ところが、それともやはり、と言うべきか、
悪戯っぽく目を輝かせた小蒔は太腿の上に跨ってきてしまった。
「へへー」
「何だよ」
「しよっか」
屈託の無い笑顔で告げる小蒔に、龍麻は軽い頭痛を覚える。
「小蒔さん」
「何?」
「俺は今、腰を痛めているんですけど」
「へーきへーき。
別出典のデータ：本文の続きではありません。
## config.mk

```make
export PLATFORM = sky130hd
export DESIGN_NAME = vga_vram_arbiter
export DESIGN_NICKNAME = d
export VERILOG_FILES = /design/src/rtl/vga_text_pkg.sv /design/src/rtl/vram_stall_monitor.sv /design/src/rtl/vga_vram_arbiter.sv
export SDC_FILE = /design/constraint.sdc
export NUM_CORES = 1
export LEC_CHECK = 0
export ABC_AREA = 1
export BUFFER_PORTS_ARGS = -buffer_cell sky130_fd_sc_hd__buf_4
export CORE_ASPECT_RATIO = 0.7
export CORE_MARGIN = 2
export CORE_UTILIZATION = 36
export DETAILED_ROUTE_END_ITERATION = 16
export PLACE_DENSITY_LB_ADDON = 0.25
export SETUP_SLACK_MARGIN = 0.1
export SYNTH_ARGS = -nofsm -noshare
export SYNTH_HDL_FRONTEND = slang
export SYNTH_SLANG_ARGS = --single-unit
export TNS_END_PERCENT = 50
```

## constraint.sdc

```tcl
create_clock -name CLK -period 1.4 [get_ports CLK]
set_input_delay 0.28 -clock CLK [delete_from_list [all_inputs] [get_ports CLK]]
set_output_delay 0.28 -clock CLK [all_outputs]
set_load 0.05 [all_outputs]
```

## src/rtl/vga_text_pkg.sv

```systemverilog
// Shared definitions for the text-mode VRAM arbiter.
//   VRAM_WORDS / CTRL_ADDR : default memory map (VRAM words, then the control register)
//   arb_state_t            : arbiter FSM states
//   addr_region_t          : decoded CPU address region
//   decode_addr()          : maps a word address onto VRAM / CTRL / OOR
package vga_text_pkg;

  localparam int unsigned VRAM_WORDS = 600;
  localparam int unsigned CTRL_ADDR  = 600;

  typedef enum logic {IDLE, RD_RET} arb_state_t;

  typedef enum logic [1:0] {ADDR_VRAM, ADDR_CTRL, ADDR_OOR} addr_region_t;

  function automatic addr_region_t decode_addr(input int unsigned addr,
                                               input int unsigned vram_words,
                                               input int unsigned ctrl_addr);
    if (addr < vram_words)       return ADDR_VRAM;
    else if (addr == ctrl_addr)  return ADDR_CTRL;
    else                         return ADDR_OOR;
  endfunction

endpackage

```

## src/rtl/vram_stall_monitor.sv

```systemverilog
// Counts consecutive cycles in which the CPU is held off by the display and
// raises a sticky STARVED flag once the count reaches STALL_LIMIT.
//   clk_i, rst_ni   : clock, async active-low reset
//   blocked_i       : CPU blocked by a display fetch this cycle
//   clear_i         : CPU completed or dropped its request (restart count)
//   starved_clr_i   : clears the sticky flag (loses against a simultaneous set)
//   starved_o       : sticky starvation flag
module vram_stall_monitor #(
  parameter int unsigned STALL_LIMIT = 16
) (
  input  logic clk_i,
  input  logic rst_ni,
  input  logic blocked_i,
  input  logic clear_i,
  input  logic starved_clr_i,
  output logic starved_o
);

  localparam int unsigned      CNT_W = $clog2(STALL_LIMIT + 1);
  localparam logic [CNT_W-1:0] LIMIT = CNT_W'(STALL_LIMIT);

  logic [CNT_W-1:0] cnt_q, cnt_d;
  logic             starved_q, starved_d;

  always_comb begin
    cnt_d = cnt_q;
    if (clear_i)                           cnt_d = '0;
    else if (blocked_i && cnt_q != LIMIT)  cnt_d = cnt_q + 1'b1;

    starved_d = starved_q;
    if (starved_clr_i) starved_d = 1'b0;
    // Evaluated after the clear so that a set in the same cycle wins.
    if (cnt_d == LIMIT) starved_d = 1'b1;
  end

  always_ff @(posedge clk_i or negedge rst_ni) begin
    if (!rst_ni) begin
      cnt_q     <= '0;
      starved_q <= 1'b0;
    end else begin
      cnt_q     <= cnt_d;
      starved_q <= starved_d;
    end
  end

  assign starved_o = starved_q;

endmodule

```

## src/rtl/vga_vram_arbiter.sv

```systemverilog
// Arbitrates the single-port text VRAM between the Avalon CPU slave and the
// VGA character fetch, and holds the text-mode control register.
//   CLK, RESET_N             : clock, async active-low reset
//   AVL_*                    : Avalon-MM slave (CPU), stalled via AVL_WAITREQ
//   DISP_REQ/ADDR            : display fetch, always accepted, absolute priority
//   DISP_RDATA/RVALID        : fetched word, one cycle after DISP_REQ
//   RAM_*                    : VRAM port (1-cycle synchronous read)
//   CTRL_REG                 : control register to the colour mapper
//   STARVED / STARVED_CLR    : sticky CPU starvation flag and its clear
//
// state  | meaning
// IDLE   | accept CPU accesses when the display does not need the RAM
// RD_RET | VRAM read issued last cycle; return RAM_RDATA to the CPU
module vga_vram_arbiter #(
  parameter int unsigned ADDR_W      = 10,
  parameter int unsigned DATA_W      = 32,
  parameter int unsigned VRAM_WORDS  = vga_text_pkg::VRAM_WORDS,
  parameter int unsigned CTRL_ADDR   = vga_text_pkg::CTRL_ADDR,
  parameter int unsigned STALL_LIMIT = 16
) (
  input  logic              CLK,
  input  logic              RESET_N,
  input  logic              AVL_CS,
  input  logic              AVL_READ,
  input  logic              AVL_WRITE,
  input  logic [3:0]        AVL_BYTE_EN,
  input  logic [ADDR_W-1:0] AVL_ADDR,
  input  logic [DATA_W-1:0] AVL_WRITEDATA,
  output logic [DATA_W-1:0] AVL_READDATA,
  output logic              AVL_WAITREQ,
  input  logic              DISP_REQ,
  input  logic [ADDR_W-1:0] DISP_ADDR,
  output logic [DATA_W-1:0] DISP_RDATA,
  output logic              DISP_RVALID,
  output logic [ADDR_W-1:0] RAM_ADDR,
  output logic              RAM_WE,
  output logic [3:0]        RAM_BE,
  output logic [DATA_W-1:0] RAM_WDATA,
  input  logic [DATA_W-1:0] RAM_RDATA,
  output logic [DATA_W-1:0] CTRL_REG,
  output logic              STARVED,
  input  logic              STARVED_CLR
);

  import vga_text_pkg::*;

  arb_state_t    state_q, state_d;
  logic [DATA_W-1:0] ctrl_q, ctrl_d;
  logic          disp_vld_q;
  logic          cpu_req, cpu_done, blocked, ctrl_we;
  addr_region_t  region;

  assign cpu_req = AVL_CS & (AVL_READ | AVL_WRITE);
  assign region  = decode_addr(32'(AVL_ADDR), VRAM_WORDS, CTRL_ADDR);

  always_comb begin
    state_d      = state_q;
    RAM_ADDR     = '0;
    RAM_WE       = 1'b0;
    RAM_BE       = '0;
    RAM_WDATA    = '0;
    AVL_WAITREQ  = 1'b1;
    AVL_READDATA = '0;
    ctrl_we      = 1'b0;
    blocked      = 1'b0;

    if (DISP_REQ) RAM_ADDR = DISP_ADDR;

    unique case (state_q)
      IDLE: begin
        if (cpu_req) begin
          unique case (region)
            ADDR_CTRL: begin
              AVL_WAITREQ = 1'b0;
              ctrl_we     = AVL_WRITE;
              if (AVL_READ) AVL_READDATA = ctrl_q;
            end
            ADDR_OOR: AVL_WAITREQ = 1'b0;
            default: begin
              if (DISP_REQ) begin
                blocked = 1'b1;
              end else begin
                RAM_ADDR = AVL_ADDR;
                if (AVL_WRITE) begin
                  RAM_WE      = 1'b1;
                  RAM_BE      = AVL_BYTE_EN;
                  RAM_WDATA   = AVL_WRITEDATA;
                  AVL_WAITREQ = 1'b0;
                end else begin
                  state_d = RD_RET;
                end
              end
            end
          endcase
        end
      end
      RD_RET: begin
        state_d = IDLE;
        if (cpu_req) begin
          AVL_WAITREQ  = 1'b0;
          AVL_READDATA = RAM_RDATA;
        end
      end
    endcase

    // The RAM port and the Avalon handshake are combinational, so they are
    // forced to their idle values for as long as reset is held.
    if (!RESET_N) begin
      RAM_ADDR     = '0;
      RAM_WE       = 1'b0;
      RAM_BE       = '0;
      RAM_WDATA    = '0;
      AVL_WAITREQ  = 1'b1;
      AVL_READDATA = '0;
      ctrl_we      = 1'b0;
      blocked      = 1'b0;
      state_d      = IDLE;
    end
  end

  always_comb begin
    ctrl_d = ctrl_q;
    if (ctrl_we) begin
      for (int b = 0; b < 4; b++) begin
        if (AVL_BYTE_EN[b]) ctrl_d[8*b +: 8] = AVL_WRITEDATA[8*b +: 8];
      end
    end
  end

  always_ff @(posedge CLK or negedge RESET_N) begin
    if (!RESET_N) begin
      state_q    <= IDLE;
      ctrl_q     <= '0;
      disp_vld_q <= 1'b0;
    end else begin
      state_q    <= state_d;
      ctrl_q     <= ctrl_d;
      disp_vld_q <= DISP_REQ;
    end
  end

  assign cpu_done    = cpu_req & ~AVL_WAITREQ;
  assign DISP_RVALID = disp_vld_q;
  assign DISP_RDATA  = disp_vld_q ? RAM_RDATA : '0;
  assign CTRL_REG    = ctrl_q;

  vram_stall_monitor #(
    .STALL_LIMIT(STALL_LIMIT)
  ) u_stall_monitor (
    .clk_i        (CLK),
    .rst_ni       (RESET_N),
    .blocked_i    (blocked),
    .clear_i      (~cpu_req | cpu_done),
    .starved_clr_i(STARVED_CLR),
    .starved_o    (STARVED)
  );

endmodule

```

==> out/results.txt <==
combinational share of power - 36.6%
final WL - 15.71 mm
number of diodes - 0
PortBufs - 240
Distinct cells, synth - 26
Crit. End Element - output pin
Tmin final - 2129 ps
crit-path max FO - 8
f_max - 0.4698 GHz
GPL Wtd Cong - 0.8775
die width - 114.0 microns
post-synth top area share - 32.85%
Switching Share - 35.06%
first-pass iteration count of the detailed router - 5
Clock Pin Slew Worst Setup and Hold Paths - 60 ps
Arr. time, crit path - 1850 ps
clk buf depth - 2
startpoint class of the critical path - input pin
syn nets - 569
Die Y-Extent - 80.97 microns
pre-CTS setup slack - -674.3 ps
fill count - 422
vias per cell - 5.123
clock sink total - 40
Clock power frac - 31.0%
outcome - complete, but fails checks
final setup violating endpoints - 149
fin crit share - 152.1%
yosys warns - 0
H-tree depth - 2
HP Class - input pin to asynchronous set/reset pin
Mapped Area - 3047 sq um
sequential fraction of the synthesis area - 32.85%
Max Slew Vio Count - 0
Die ar. - 9227 sq um
initial antenna violation count - 0
root buf cell - clkbuf_16
initial DRC count - 232
global-route wire length before repair - 22.12 mm
Max-Cap Viols - 0
Ports - 241
P_sw - 0.001265 W
post-route cell area - 7297 sq um
clock skew - 8.062 ps
Leak - 3.545 nW
TritonCTS clock tree - built
ratio of cells with drive above 1 in the final layout - 66.67%
largest net degree at the start of global routing - 28
actual slew at the worst max-slew pin - 353.3 ps
Post-Layout Cell Count - 867
row count - 28
net count reported at finish - 858
most area-hungry cell type in the Yosys netlist - dfrtp_1
Mapped Cells - 472
CTS Buf Count - 5
starting density of the core - 36.54%
antenna viol nets, final - 0
DR vias - 4442
remaining global-route overflow - 0
TNS Setup - -53440 ps
Pwr per Cell Area - 494.4 nW/um^2
synth top area cells - dfrtp_1, nand2_1, inv_1
RSZ-0062 raised after global routing - yes
Hold Violations, Final - 0
DR WL/cell - 18.12 microns
peak supply drop - 445.9 uV
Post-Place Cells - 841
Setup CP Type - input pin to output pin
Core Area - 8338 sq um
placed inst area - 5904 sq um
Slew Limit Headroom - 76.45%
vias in the first global route - 4449
Flop pwr share - 32.4%
HPWL after detailed placement - 9.679 mm
GRT Util Overall - 30.67%
Seq cells post-synth - 40
setup slack after layout - -728.8 ps
drc violations - 0
Synth-to-Final Area Change - 139.5%
WP data required - 1120 ps
Syn Area/Cell - 6.455 sq um
Internal - 0.002343 W
failing checks - negative setup slack
Clock Latency Late Sink - 280 ps
total power - 0.003607 W
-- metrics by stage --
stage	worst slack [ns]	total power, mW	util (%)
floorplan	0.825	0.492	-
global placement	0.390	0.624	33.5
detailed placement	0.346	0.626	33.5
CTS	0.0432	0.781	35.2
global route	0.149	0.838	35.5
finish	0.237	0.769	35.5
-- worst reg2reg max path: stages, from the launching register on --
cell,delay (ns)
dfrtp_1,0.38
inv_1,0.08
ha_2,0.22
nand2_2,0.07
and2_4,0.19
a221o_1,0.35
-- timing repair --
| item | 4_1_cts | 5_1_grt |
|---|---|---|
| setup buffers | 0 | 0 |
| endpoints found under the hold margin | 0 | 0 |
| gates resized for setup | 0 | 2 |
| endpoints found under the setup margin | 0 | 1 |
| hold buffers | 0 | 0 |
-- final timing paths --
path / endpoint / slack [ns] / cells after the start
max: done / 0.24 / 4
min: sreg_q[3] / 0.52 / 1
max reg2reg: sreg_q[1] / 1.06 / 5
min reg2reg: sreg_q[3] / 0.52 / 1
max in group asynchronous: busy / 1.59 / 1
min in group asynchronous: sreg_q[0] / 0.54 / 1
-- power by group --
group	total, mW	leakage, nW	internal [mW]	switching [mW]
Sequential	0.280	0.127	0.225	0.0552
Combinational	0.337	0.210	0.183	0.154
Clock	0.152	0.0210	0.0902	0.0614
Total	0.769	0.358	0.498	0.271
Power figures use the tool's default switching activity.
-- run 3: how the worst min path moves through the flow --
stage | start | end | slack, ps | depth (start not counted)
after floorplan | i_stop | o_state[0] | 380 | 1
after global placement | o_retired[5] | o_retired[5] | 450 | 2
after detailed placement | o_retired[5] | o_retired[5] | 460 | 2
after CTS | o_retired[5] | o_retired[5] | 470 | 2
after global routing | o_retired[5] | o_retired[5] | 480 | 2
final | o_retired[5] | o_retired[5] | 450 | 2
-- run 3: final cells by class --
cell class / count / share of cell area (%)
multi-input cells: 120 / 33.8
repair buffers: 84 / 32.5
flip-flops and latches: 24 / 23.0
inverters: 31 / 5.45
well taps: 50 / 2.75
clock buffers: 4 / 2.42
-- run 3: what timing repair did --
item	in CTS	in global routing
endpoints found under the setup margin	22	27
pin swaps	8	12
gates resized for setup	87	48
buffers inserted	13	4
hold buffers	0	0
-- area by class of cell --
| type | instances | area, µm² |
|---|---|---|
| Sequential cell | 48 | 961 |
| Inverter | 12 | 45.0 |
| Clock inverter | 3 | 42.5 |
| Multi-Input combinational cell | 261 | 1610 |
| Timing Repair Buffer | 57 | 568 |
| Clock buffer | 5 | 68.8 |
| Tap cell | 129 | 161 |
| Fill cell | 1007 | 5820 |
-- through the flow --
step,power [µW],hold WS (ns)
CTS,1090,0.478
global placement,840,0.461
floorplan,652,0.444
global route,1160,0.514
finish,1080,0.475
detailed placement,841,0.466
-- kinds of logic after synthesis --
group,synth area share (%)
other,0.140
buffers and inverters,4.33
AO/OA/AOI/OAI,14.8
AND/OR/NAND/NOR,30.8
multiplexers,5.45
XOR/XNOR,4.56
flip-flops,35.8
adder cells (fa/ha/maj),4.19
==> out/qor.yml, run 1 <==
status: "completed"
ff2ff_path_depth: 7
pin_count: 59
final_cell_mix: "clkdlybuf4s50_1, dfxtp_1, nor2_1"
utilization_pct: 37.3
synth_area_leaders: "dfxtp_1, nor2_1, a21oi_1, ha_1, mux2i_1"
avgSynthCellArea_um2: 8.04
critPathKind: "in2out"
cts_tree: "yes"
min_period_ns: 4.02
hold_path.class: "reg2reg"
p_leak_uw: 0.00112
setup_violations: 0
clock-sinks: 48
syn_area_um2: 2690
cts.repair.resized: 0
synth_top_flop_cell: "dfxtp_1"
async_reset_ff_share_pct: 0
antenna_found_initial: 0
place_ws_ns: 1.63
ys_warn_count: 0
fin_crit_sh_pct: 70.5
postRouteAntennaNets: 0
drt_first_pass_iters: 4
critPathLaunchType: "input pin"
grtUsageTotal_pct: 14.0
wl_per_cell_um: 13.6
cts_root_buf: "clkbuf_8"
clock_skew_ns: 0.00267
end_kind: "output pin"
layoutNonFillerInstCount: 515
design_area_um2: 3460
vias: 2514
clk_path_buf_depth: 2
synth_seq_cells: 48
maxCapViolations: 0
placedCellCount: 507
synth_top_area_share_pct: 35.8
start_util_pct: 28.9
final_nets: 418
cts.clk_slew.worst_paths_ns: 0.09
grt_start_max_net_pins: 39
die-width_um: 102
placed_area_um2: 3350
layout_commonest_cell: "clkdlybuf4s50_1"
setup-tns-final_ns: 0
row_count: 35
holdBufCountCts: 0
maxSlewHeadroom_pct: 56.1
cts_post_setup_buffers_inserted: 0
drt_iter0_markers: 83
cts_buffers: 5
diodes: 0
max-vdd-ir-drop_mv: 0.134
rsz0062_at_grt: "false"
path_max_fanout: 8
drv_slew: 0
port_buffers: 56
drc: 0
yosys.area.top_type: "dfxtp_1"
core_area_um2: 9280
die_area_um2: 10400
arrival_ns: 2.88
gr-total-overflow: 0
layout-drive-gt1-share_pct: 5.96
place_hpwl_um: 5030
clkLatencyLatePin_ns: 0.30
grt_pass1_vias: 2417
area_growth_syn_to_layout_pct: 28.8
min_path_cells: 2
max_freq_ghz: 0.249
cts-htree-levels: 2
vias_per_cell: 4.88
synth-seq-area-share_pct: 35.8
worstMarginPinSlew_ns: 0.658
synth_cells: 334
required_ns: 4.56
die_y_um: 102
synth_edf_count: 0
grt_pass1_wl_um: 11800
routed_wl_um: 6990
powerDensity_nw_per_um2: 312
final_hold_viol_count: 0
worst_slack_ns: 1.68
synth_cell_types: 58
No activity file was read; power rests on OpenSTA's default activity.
### config.mk
export PLATFORM = sky130hd
export DESIGN_NAME = irq_arbiter_flat
export DESIGN_NICKNAME = d
export VERILOG_FILES = /design/src/rtl/irq_arbiter_if.sv /design/src/rtl/irq_arbiter.sv /design/src/flat_wrapper.sv
export SDC_FILE = /design/constraint.sdc
export NUM_CORES = 1
export LEC_CHECK = 0
export ABC_AREA = 1
export BUFFER_PORTS_ARGS = -buffer_cell sky130_fd_sc_hd__clkbuf_2
export CORE_MARGIN = 5
export CORE_UTILIZATION = 40
export CTS_CLUSTER_DIAMETER = 80
export CTS_CLUSTER_SIZE = 10
export DETAILED_ROUTE_END_ITERATION = 7
export PLACE_DENSITY_LB_ADDON = 0.1
export SETUP_SLACK_MARGIN = 0.02
export SLEW_MARGIN = 40
export SYNTH_ARGS = -nofsm -noshare
export SYNTH_HDL_FRONTEND = slang
export SYNTH_SLANG_ARGS = --single-unit
export TNS_END_PERCENT = 5
### constraint.sdc
create_clock -name clk -period 4 [get_ports clk]
set_input_delay 0.4 -clock clk [delete_from_list [all_inputs] [get_ports clk]]
set_output_delay 0.4 -clock clk [all_outputs]
set_load 0.03 [all_outputs]
### src/rtl/irq_arbiter_if.sv
// irq_arbiter_if: MMIO bus and CP0 handshake between the bridge/CPU and the
// interrupt arbiter.
//   we       bridge write strobe
//   addr     byte address within the block; [4:2] selects the register
//   wdata    write data
//   rdata    combinational read data from the arbiter
//   cp0_req  CP0 Req, high the cycle the CPU takes an exception/interrupt
//   hwint    registered one-hot (or zero) interrupt request to CP0 HWInt
interface irq_arbiter_if #(
    parameter int N_SRC = 6
);
    logic             we;
    logic [4:0]       addr;
    logic [31:0]      wdata;
    logic [31:0]      rdata;
    logic             cp0_req;
    logic [N_SRC-1:0] hwint;

    modport master (
        output we, addr, wdata, cp0_req,
        input  rdata, hwint
    );

    modport slave (
        input  we, addr, wdata, cp0_req,
        output rdata, hwint
    );
endinterface

### src/rtl/irq_arbiter.sv
// irq_arbiter: interrupt controller between peripherals and CP0.
// Synchronises raw irq lines, latches them as pending (edge or level per
// source), picks the lowest-index eligible source, drives it one-hot on
// HWInt and holds it through service until the handler writes EOI.
//   clk     system clock
//   reset   asynchronous, active-high reset
//   irq_in  raw interrupt lines, asynchronous to clk
//   bus     MMIO access (we/addr/wdata/rdata) and CP0 handshake
//           (cp0_req in, hwint out)
// Registers (addr[4:2]): 0 MASK rw, 1 MODE rw (1=edge), 2 PEND r/W1C,
// 3 STATUS r ([9:8] state, [7] active_valid, [2:0] active_id), 4 EOI w.
module irq_arbiter #(
    parameter int N_SRC       = 6,
    parameter int SYNC_STAGES = 2
) (
    input  logic             clk,
    input  logic             reset,
    input  logic [N_SRC-1:0] irq_in,
    irq_arbiter_if.slave     bus
);

    localparam logic [1:0] ST_IDLE    = 2'd0;
    localparam logic [1:0] ST_ASSERT  = 2'd1;
    localparam logic [1:0] ST_SERVICE = 2'd2;

    localparam logic [2:0] REG_MASK   = 3'd0;
    localparam logic [2:0] REG_MODE   = 3'd1;
    localparam logic [2:0] REG_PEND   = 3'd2;
    localparam logic [2:0] REG_STATUS = 3'd3;
    localparam logic [2:0] REG_EOI    = 3'd4;

    logic [N_SRC-1:0] sync_q [SYNC_STAGES];
    logic [N_SRC-1:0] irq_s;
    logic [N_SRC-1:0] irq_d;
    logic [N_SRC-1:0] rise;

    logic [N_SRC-1:0] mask;
    logic [N_SRC-1:0] mode;
    logic [N_SRC-1:0] pend;
    logic [N_SRC-1:0] pend_nxt;
    logic [N_SRC-1:0] pend_clr;
    logic [N_SRC-1:0] eligible;
    logic [7:0]       eligible_w;

    logic [1:0]       state;
    logic [2:0]       active_id;
    logic [N_SRC-1:0] hwint_q;

    logic [2:0]       winner;
    logic             any_eligible;

    logic [2:0]       reg_sel;
    logic             wr_mask;
    logic             wr_mode;
    logic             wr_pend;
    logic             eoi_fire;
    logic [31:0]      rdata_c;

    logic             unused_bits;

    assign unused_bits = ^{bus.addr[1:0], bus.wdata[31:N_SRC]};

    // ------------------------------------------------------------------
    // Synchroniser and edge detect
    // ------------------------------------------------------------------
    always_ff @(posedge clk or posedge reset) begin
        if (reset) begin
            for (int unsigned i = 0; i < SYNC_STAGES; i++) begin
                sync_q[i] <= '0;
            end
            irq_d <= '0;
        end else begin
            sync_q[0] <= irq_in;
            for (int unsigned i = 1; i < SYNC_STAGES; i++) begin
                sync_q[i] <= sync_q[i-1];
            end
            irq_d <= irq_s;
        end
    end

    assign irq_s = sync_q[SYNC_STAGES-1];
    assign rise  = irq_s & ~irq_d;

    // ------------------------------------------------------------------
    // MMIO decode
    // ------------------------------------------------------------------
    assign reg_sel  = bus.addr[4:2];
    assign wr_mask  = bus.we && (reg_sel == REG_MASK);
    assign wr_mode  = bus.we && (reg_sel == REG_MODE);
    assign wr_pend  = bus.we && (reg_sel == REG_PEND);
    // EOI only acts while a source is in service.
    assign eoi_fire = bus.we && (reg_sel == REG_EOI) && (state == ST_SERVICE);

    always_comb begin
        rdata_c = '0;
        case (reg_sel)
            REG_MASK:   rdata_c = 32'(mask);
            REG_MODE:   rdata_c = 32'(mode);
            REG_PEND:   rdata_c = 32'(pend);
            REG_STATUS: rdata_c = {22'd0, state, (state != ST_IDLE), 4'd0, active_id};
            default:    rdata_c = '0;
        endcase
    end

    assign bus.rdata = rdata_c;
    assign bus.hwint = hwint_q;

    always_ff @(posedge clk or posedge reset) begin
        if (reset) begin
            mask <= '0;
            mode <= '0;
        end else begin
            if (wr_mask) mask <= bus.wdata[N_SRC-1:0];
            if (wr_mode) mode <= bus.wdata[N_SRC-1:0];
        end
    end

    // ------------------------------------------------------------------
    // Pending latch: level sources track irq_s; edge sources set on rise
    // and clear on W1C or EOI of the active id, with set winning.
    // ------------------------------------------------------------------
    always_comb begin
        pend_clr = wr_pend ? bus.wdata[N_SRC-1:0] : '0;
        for (int unsigned i = 0; i < N_SRC; i++) begin
            if (eoi_fire && (active_id == 3'(i))) begin
                pend_clr[i] = 1'b1;
            end
        end
    end

    always_comb begin
        pend_nxt = '0;
        for (int unsigned i = 0; i < N_SRC; i++) begin
            if (mode[i]) begin
                pend_nxt[i] = rise[i] | (pend[i] & ~pend_clr[i]);
            end else begin
                pend_nxt[i] = irq_s[i];
            end
        end
    end

    always_ff @(posedge clk or posedge reset) begin
        if (reset) begin
            pend <= '0;
        end else begin
            pend <= pend_nxt;
        end
    end

    // ------------------------------------------------------------------
    // Fixed-priority selection, index 0 highest
    // ------------------------------------------------------------------
    assign eligible     = pend & mask;
    assign any_eligible = |eligible;
    // Widened so active_id can index it for any legal N_SRC.
    assign eligible_w   = 8'(eligible);

    always_comb begin
        winner = '0;
        for (int i = N_SRC - 1; i >= 0; i--) begin
            if (eligible[i]) begin
                winner = 3'(i);
            end
        end
    end

    // ------------------------------------------------------------------
    // Control FSM
    // ------------------------------------------------------------------
    always_ff @(posedge clk or posedge reset) begin
        if (reset) begin
            state     <= ST_IDLE;
            active_id <= '0;
            hwint_q   <= '0;
        end else begin
            case (state)
                ST_IDLE: begin
                    if (any_eligible) begin
                        active_id <= winner;
                        hwint_q   <= N_SRC'(1) << winner;
                        state     <= ST_ASSERT;
                    end
                end
                ST_ASSERT: begin
                    if (bus.cp0_req) begin
                        hwint_q <= '0;
                        state   <= ST_SERVICE;
                    end else if (!eligible_w[active_id]) begin
                        hwint_q <= '0;
                        state   <= ST_IDLE;
                    end
                end
                ST_SERVICE: begin
                    hwint_q <= '0;
                    if (eoi_fire) begin
                        state <= ST_IDLE;
                    end
                end
                default: begin
                    hwint_q <= '0;
                    state   <= ST_IDLE;
                end
            endcase
        end
    end

endmodule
ボクがしてあげるから」
ちったぁ時と場所を考えろ、などと龍麻が柄にもなく思っていると、
はだけたシャツの隙間から手を入れた小蒔は胸板をまさぐり始めてしまった。
「どッ、どこ触ってンだッ!」
「ひーちゃんここ弱いもんね」
「馬鹿、止めろって!」
背後から乳首と下腹を同時に触られて、否応無しにむずむずとした感覚が目覚める。
それに追い討ちをかけるように小蒔が首筋に息を吹きかけてくると、あっさりと龍麻は折れた。
「判った、判ったからちょっと待て」
龍麻が自力で身体を横に立てると、手伝ってあお向けにした小蒔は
そのままのしかかって顔を近づけた。
「エへへッ」
「なんだよ」
「ひーちゃん動けないからさ、なんでも出来るって思うとドキドキするね」
「……なんか、ヘンな事考えてないか?」
「考えてるかも」
更に顔を近づけた小蒔は、龍麻の前髪をかき分けると額に軽く唇を当てた。
そこから鼻、頬、顎と片っ端からキスを浴びせ、顔中に柔らかな跡を残していく。
ごく軽い、甘ったるいキスにむず痒くなった龍麻が顔を擦ろうと腕を上げると、
手首を押さえつけられてしまった。
「駄目だよ……動いたら」
ぞくり、とした律動が龍麻の背中を打つ。
ごく軽く抑えつけているだけの小蒔の掌が、熱い封蝋となって全身を固めてしまう。
更に、枯木のように力無く曲がったままの指の間に指が絡まってくると、
もう龍麻は全身の力を抜き、心地良い服従に身を委ねた。
自我を失ったかのように口を半ば開き、瞼をゆっくりと閉じていく龍麻の顔を、
小蒔は最後まで見ていない。
龍麻がそうなることは、小蒔にとってもう判っていたことだったから。
抑えつけた手首はそのままに、耳の少し手前辺りに唇を貼りつかせたまま、ごく小さな声で囁く。
「──好き」
その言葉を、龍麻は聴覚を通して聞いたのでは無かった。
皮膚を、肉を浸透して緋勇龍麻を形作っているもの全てに直接響いてきたのだ。
「俺も──好きだ、小蒔」
その言葉に、びっくりしたように小蒔が跳ね起きる。
「あ……いや、今のは、その……無意識に……」
髪の色よりも少しだけ濃い茶色を宿した瞳に至近から見つめられ、
自分が何を言ったか気付いた龍麻は、しどろもどろになってこれ以上無い墓穴を掘った。
「ひーちゃん」
「な……なんだよ」
暴れ回る心に必死で手綱をつけて抑えつつ、
怪我の功名ってこういうのを言うのかな、などと考えながら小蒔は口を動かす。